Chega hoje às livrarias a biografia de Paulo Coelho, escrita por Fernando Morais, que disseca a trajetória do autor mais lido no mundo. O livro O Mago tem a chancela da editora Planeta do Brasil (632 páginas, R$ 60), que promove um grande esquema de lançamento: são 100 mil exemplares na primeira remessa, além de promessa de tradução para 40 países. Autor de biografias célebres como Chatô e Olga, Fernando Morais reúne no livro um punhado de informações que vão surpreender o próprio Paulo Coelho que, por acordo firmado, não avaliou o trabalho de apuração tampouco o resultado final. "Ele deve receber o livro na sexta-feira (ontem) e só então descobrir como ficou", conta o biógrafo.

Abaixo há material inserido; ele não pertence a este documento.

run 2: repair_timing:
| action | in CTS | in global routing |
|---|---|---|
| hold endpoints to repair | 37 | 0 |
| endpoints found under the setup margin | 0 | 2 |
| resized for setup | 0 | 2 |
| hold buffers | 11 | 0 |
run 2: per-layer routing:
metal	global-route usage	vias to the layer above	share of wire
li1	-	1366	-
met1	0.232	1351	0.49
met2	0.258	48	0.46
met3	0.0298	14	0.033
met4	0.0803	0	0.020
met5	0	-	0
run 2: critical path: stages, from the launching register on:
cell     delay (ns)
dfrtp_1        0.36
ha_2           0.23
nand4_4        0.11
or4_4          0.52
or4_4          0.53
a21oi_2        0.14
File: src/rtl/blake_pkg.sv
// Shared BLAKE-512 constants and the message-loader state encoding.
// Width constants are common to the loader, round controller and datapath.
package blake_pkg;

  localparam int WORD_W    = 64;
  localparam int BLK_WORDS = 16;
  localparam int CNT_W     = 128;
  localparam int BLK_W     = WORD_W * BLK_WORDS;
  localparam int MSGBITS_W = 11;

  typedef enum logic [1:0] {
    ld_load  = 2'd0,
    ld_start = 2'd1,
    ld_wait  = 2'd2
  } ld_state_t;

endpackage

File: src/rtl/blake_t_counter.sv
// 128-bit BLAKE message bit counter: running accumulator plus per-block t value.
// A block carrying zero message bits reports t = 0; restart clears the message.
module blake_t_counter
  import blake_pkg::*;
(
  input  logic                 clk,
  input  logic                 rstb,
  input  logic                 load,
  input  logic [MSGBITS_W-1:0] msgbits,
  input  logic                 restart,
  output logic [CNT_W-1:0]     t_cnt
);

  logic [CNT_W-1:0] t_acc;
  logic [CNT_W-1:0] t_sum;

  // Modular add; the accumulator wraps at 2^128 rather than saturating.
  assign t_sum = t_acc + CNT_W'(msgbits);

  always_ff @(posedge clk or negedge rstb) begin
    if (!rstb) begin
      t_acc <= '0;
      t_cnt <= '0;
    end else if (restart) begin
      t_acc <= '0;
    end else if (load) begin
      t_acc <= t_sum;
      t_cnt <= (msgbits == '0) ? '0 : t_sum;
    end
  end

endmodule
`src/rtl/mult4_seq_ctrl.sv`:
```
// Sequencing controller for the WIDTH-bit shift-and-add multiplier: latches Q/R on a
// START rising edge, forms P one multiplier bit per clock and holds Q, R, P for display.
module mult4_seq_ctrl #(
  parameter int WIDTH = 4
) (
  input  logic               CLK,
  input  logic               RST,
  input  logic               START,
  input  logic               CLR,
  input  logic [WIDTH-1:0]   Q_IN,
  input  logic [WIDTH-1:0]   R_IN,
  output logic               BUSY,
  output logic               DONE,
  output logic               P_VALID,
  output logic [WIDTH-1:0]   Q_OUT,
  output logic [WIDTH-1:0]   R_OUT,
  output logic [2*WIDTH-1:0] P_OUT
);

  localparam int P_W   = 2 * WIDTH;
  localparam int CNT_W = (WIDTH > 1) ? $clog2(WIDTH) : 1;
  localparam logic [CNT_W-1:0] CNT_LAST = CNT_W'(WIDTH - 1);

  typedef enum logic [1:0] {S_IDLE, S_LOAD, S_CALC, S_DONE} state_t;

  state_t           state_q, state_d;
  logic             start_prev_q, start_prev_d;
  logic [WIDTH-1:0] md_q, md_d;
  logic [WIDTH-1:0] mr_q, mr_d;
  logic [P_W-1:0]   acc_q, acc_d;
  logic [CNT_W-1:0] cnt_q, cnt_d;
  logic [WIDTH-1:0] q_out_q, q_out_d;
  logic [WIDTH-1:0] r_out_q, r_out_d;
  logic [P_W-1:0]   p_out_q, p_out_d;
  logic             p_valid_q, p_valid_d;
  logic             start_edge;

  function automatic logic [P_W-1:0] partial_prod(input logic [WIDTH-1:0] md,
                                                  input logic             bit0,
                                                  input logic [CNT_W-1:0] sh);
    logic [P_W-1:0] ext;
    ext = {{WIDTH{1'b0}}, md};
    return bit0 ? (ext << sh) : '0;
  endfunction

  // start_prev resets high so a START held through reset release is not an edge
  always_ff @(posedge CLK or posedge RST) begin
    if (RST) begin
      state_q      <= S_IDLE;
      start_prev_q <= 1'b1;
      md_q         <= '0;
      mr_q         <= '0;
      acc_q        <= '0;
      cnt_q        <= '0;
      q_out_q      <= '0;
      r_out_q      <= '0;
      p_out_q      <= '0;
      p_valid_q    <= 1'b0;
    end else begin
      state_q      <= state_d;
      start_prev_q <= start_prev_d;
      md_q         <= md_d;
      mr_q         <= mr_d;
      acc_q        <= acc_d;
      cnt_q        <= cnt_d;
      q_out_q      <= q_out_d;
      r_out_q      <= r_out_d;
      p_out_q      <= p_out_d;
      p_valid_q    <= p_valid_d;
    end
  end

  assign start_edge = START & ~start_prev_q;

  always_comb begin
    state_d      = state_q;
    start_prev_d = START;
    md_d         = md_q;
    mr_d         = mr_q;
    acc_d        = acc_q;
    cnt_d        = cnt_q;
    q_out_d      = q_out_q;
    r_out_d      = r_out_q;
    p_out_d      = p_out_q;
    p_valid_d    = p_valid_q;

    if (CLR) begin
      state_d   = S_IDLE;
      acc_d     = '0;
      cnt_d     = '0;
      q_out_d   = '0;
      r_out_d   = '0;
      p_out_d   = '0;
      p_valid_d = 1'b0;
    end else begin
      unique case (state_q)
        S_IDLE: if (start_edge) state_d = S_LOAD;
        S_LOAD: begin
          q_out_d   = Q_IN;
          r_out_d   = R_IN;
          md_d      = Q_IN;
          mr_d      = R_IN;
          acc_d     = '0;
          cnt_d     = '0;
          p_valid_d = 1'b0;
          state_d   = S_CALC;
        end
        S_CALC: begin
          acc_d = acc_q + partial_prod(md_q, mr_q[0], cnt_q);
          mr_d  = mr_q >> 1;
          cnt_d = cnt_q + 1'b1;
          // P_OUT only moves here, so the display never shows a partial sum
          if (cnt_q == CNT_LAST) begin
            p_out_d   = acc_d;
            p_valid_d = 1'b1;
            state_d   = S_DONE;
          end
        end
        S_DONE: state_d = S_IDLE;
        default: state_d = S_IDLE;
      endcase
    end
  end

  assign BUSY    = (state_q == S_LOAD) | (state_q == S_CALC);
  assign DONE    = (state_q == S_DONE);
  assign P_VALID = p_valid_q;
  assign Q_OUT   = q_out_q;
  assign R_OUT   = r_out_q;
  assign P_OUT   = p_out_q;

endmodule

```
`config.mk`:
```
export PLATFORM = sky130hd
export DESIGN_NAME = mult4_seq_ctrl
export DESIGN_NICKNAME = d
export VERILOG_FILES = /design/src/rtl/mult4_seq_ctrl.sv
export SDC_FILE = /design/constraint.sdc
export NUM_CORES = 1
export LEC_CHECK = 0
export BUFFER_PORTS_ARGS = -buffer_cell sky130_fd_sc_hd__buf_2
export CAP_MARGIN = 0
export CORE_ASPECT_RATIO = 1.75
export CORE_UTILIZATION = 60
export DETAILED_ROUTE_END_ITERATION = 16
export PLACE_DENSITY = 0.87
export REMOVE_ABC_BUFFERS = 1
export SYNTH_ARGS = -nofsm -noshare
export SYNTH_HDL_FRONTEND = slang
export SYNTH_SLANG_ARGS = --single-unit
export TNS_END_PERCENT = 1
```
`constraint.sdc`:
```
create_clock -name CLK -period 8.15 [get_ports CLK]
set_clock_uncertainty 0.05 [all_clocks]
set_input_delay 0.815 -clock CLK [delete_from_list [all_inputs] [get_ports CLK]]
set_output_delay 0.815 -clock CLK [all_outputs]
set_load 0.005 [all_outputs]
```
Word-level counts from Yosys, hierarchy flattened
Index checks and enable logic that the tools add are counted.

Register bits after elaboration: 38. Input bits: 12. Output and inout bits: 19.

Add/sub/neg operators: 2. Equality and inequality tests: 6. Shift operators: 1. Muxes and demuxes: 20. Bitwise gates (word level): 4. Reductions and logical operators: 11.

Operator list (number): two-way mux 8 bit (5); two-way mux 4 bit (4); one-hot mux 8 bit (2 select lines) (1); AND reduction 2 bit (5); adder 8 bit (1); two-way mux 2 bit (4); one-hot mux 2 bit (4 select lines) (1); one-hot mux 4 bit (2 select lines) (1); nonzero test 2 bit (4); left shift 4 x 2 -> 8 bit (1); equality test 2 bit, second input constant (3); != test 3 bit, second input constant (2); one-hot mux 2 bit (2 select lines) (1); nonzero test 3 bit (1); adder 2 x 1 -> 2 bit, second input constant (1); equality test 2 x 1 -> 1 bit, second input constant (1); zero test 2 bit (1); two-way mux 1 bit (2); inverter 1 bit (2); one-hot mux 1 bit (2 select lines) (1); bitwise AND 1 bit (1); OR 1 bit (1).

Longest topological paths before layout
Depth after elaboration: 6. Gate-level depth with buffers: 11.

Worst setup path after synthesis
OpenSTA, ideal clock, no wires.

Path type: register to register. Start point: register cnt_q[0]. End point: register p_out_q[7] (netlist: P_OUT[7]). Arrival: 2636 ps. Required time: 7974 ps. Setup slack: 5337 ps. Stages on the path, launching flop included: 10. Path buffers: 1. Period minus slack after synthesis: 2813 ps. Cell sequence: dfrtp_1 > clkbuf_1 > mux2i_1 > nor3b_1 > ha_1 > a211oi_2 > nor2_1 > or4b_4 > and3_1 > a311o_1.

Longest elaborated chain between the ends: 6. Elaborated cells on any way between the ends: 9. Those cells by class: add/sub: 1; eq/ne: 1; shift: 1; mux: 4; reduce/logical: 2.

Ends and longest elaborated chain: start, declared (line 31) `logic [CNT_W-1:0] cnt_q, cnt_d;`; start signal, assigned (line 65) `cnt_q <= cnt_d;`; left shift 4 x 2 -> 8 bit (line 43) `return bit0 ? (ext << sh) : '0;`; two-way mux 8 bit (line 43); adder 8 bit (line 109) `acc_d = acc_q + partial_prod(md_q, mr_q[0], cnt_q);`; two-way mux 8 bit (line 113) `if (cnt_q == CNT_LAST) begin`; two-way mux 8 bit (line 96) `unique case (state_q)`; two-way mux 8 bit (line 87) `if (CLR) begin`; end signal, assigned (line 68) `p_out_q <= p_out_d;`; end, declared (line 34) `logic [P_W-1:0] p_out_q, p_out_d;`.

Parallel ways exist; a longest one is shown, timed or not. The select of a mux whose other input is x is not followed. A chain may end at the register's enable or synchronous reset.

Worst setup path after layout
Ends and elaborated chain as after synthesis.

A sensação deverá ser a mesma de um homem que se vê nu diante de uma platéia de milhões de pessoas - em O Mago, Morais detalha a trajetória pessoal do escritor vivo que atualmente consegue ser mais traduzido que Shakespeare no mundo. Um relato que não esconde pactos com o Diabo, sacrifícios de animais, internações em hospícios, prisão pelo DOI-Codi, relações homossexuais, consumo de drogas, sucesso como letrista até a descoberta de uma poderosa espiritualidade e a notoriedade como escritor, que o tornou uma figura conhecida até na Sibéria, despertando admiração de reis, papas e chefes de Estado. Os detalhes mais surpreendentes foram oferecidos pelo próprio Paulo Coelho. Morais conta ter ficado curioso com um pormenor do testamento do escritor: a determinação de que um baú, trancado à chave e guardado em seu apartamento de Copacabana, seja imediatamente incinerado após sua morte. "Eu quis saber o conteúdo, mas ele dissimulava até que, diante de tanta insistência, propôs um jogo: Paulo me daria as chaves se eu descobrisse quem foi o militar que o prendeu em um quartel no Paraná, em agosto de 1969, confundindo-o com um guerrilheiro." Morais abriu o baú depois de enviar, por e-mail, os dados pedidos pelo escritor. Lá, a surpresa: 170 cadernos com os diários de Paulo Coelho de 1960 a julho de 1994, além de 100 fitas cassetes, com informações bombásticas, desde descrições objetivas até divagações existenciais. "Tive de alterar todo o trabalho realizado." As informações são do jornal O Estado de S. Paulo.